Numerical calculation. We calculate the deviation of the applied stresses between the W3 and L5 layers at the serration strain on each stress-strain curve and the interface shear strength along the corresponding tensile direction. The results are listed in

Table 3. Deviations of applied stresses between W3 and L5 layers at the serration strain on each stress-strain curve of the W3/L5 laminated composite along 0°, 45° and 90° at RT.

Tensile Direction	Serration Strain	Stress (MPa)		∆ * (MPa)
		W3	L5
0°	0.120	275	217	58
45°	0.068	263	155	108
90°	0.100	304	187	117

* ∆ = Stress (W3) − Stress (L5).

. It can be seen that all the deviations are larger than the interface shear strength values. Therefore, it is believed that the interface fracture forms when the W3/L5 laminated composite is tensioned to the serration strain along each tensile direction. When increasing the stress, the interface becomes the source of prior fracture, leading to the deterioration of ultimate strength and elongation-to-failure.
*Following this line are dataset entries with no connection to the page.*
[src/rtl/serial_adder_ctrl_pkg.sv]
// serial_adder_ctrl_pkg: shared state encoding for the bit-serial adder controller
package serial_adder_ctrl_pkg;
  typedef enum logic [1:0] {
    S_IDLE = 2'd0,
    S_RUN  = 2'd1,
    S_DONE = 2'd2
  } state_t;
endpackage

[src/rtl/full_adder.sv]
// full_adder: single-bit full adder cell shared across all bit positions
module full_adder (
  input  logic a,
  input  logic b,
  input  logic Cin,
  output logic s,
  output logic Cout
);
  assign s    = a ^ b ^ Cin;
  assign Cout = (a & b) | (Cin & (a ^ b));
endmodule
<file path="config.mk">
export PLATFORM = sky130hd
export DESIGN_NAME = hazard_stall_gen_flat
export DESIGN_NICKNAME = d
export VERILOG_FILES = /design/src/rtl/hazard_stall_gen_pkg.sv /design/src/rtl/hazard_stall_gen_if.sv /design/src/rtl/hazard_stall_gen_md_busy_cnt.sv /design/src/rtl/hazard_stall_gen.sv /design/src/flat_wrapper.sv
export SDC_FILE = /design/constraint.sdc
export NUM_CORES = 1
export LEC_CHECK = 0
export ABC_AREA = 1
export CAP_MARGIN = 0
export CORE_MARGIN = 2
export CORE_UTILIZATION = 40
export DETAILED_ROUTE_END_ITERATION = 16
export PLACE_DENSITY = 0.95
export SLEW_MARGIN = 20
export SYNTH_ARGS = -nofsm -noshare
export SYNTH_HDL_FRONTEND = slang
export SYNTH_SLANG_ARGS = --single-unit
</file>
<file path="constraint.sdc">
create_clock -name clk -period 2.21 [get_ports clk]
set_input_delay 0.442 -clock clk [delete_from_list [all_inputs] [get_ports clk]]
set_output_delay 0.442 -clock clk [all_outputs]
set_load 0.01 [all_outputs]
</file>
As mentioned above, the yield strength of the laminated composite is perfectly satisfied by the ROM law, but it does not work to the ultimate strength and elongation-to-failure. The low interface shear strength results in poor metallurgical interface bonding. With the development of tension, the interface fracture forms, and it induces the prior fracture of the W3/L5 laminated composite, worsening its ultimate strength and elongation-to-failure.

4. Conclusions

In the present study, we designed a mixed texture with a closely orthotropic shape to ameliorate mechanical anisotropy through successfully fabricating the W3/L5 laminated composite via bimetal co-extrusion. Compared with the W3 and L5 alloys, the W3/L5 laminated composite displayed a better mechanical isotropy, detected by similar deformation behaviors (basal slip dominated the tensile deformation) in different tensile directions. The yield strength of the laminated composite perfectly coincided with the ROM law. However, poor metallurgical interface bonding resulted in worse ultimate strength and elongation-to-failure, due to rich O element voids on the interface inducing the prior interface fracture. Therefore, we believe that improving interface bonding is urgently needed in future works; controlling co-extrusion parameters or implementing a suitable heat treatment after extrusion can lead to improved mechanical properties of laminated composites with a mixed texture.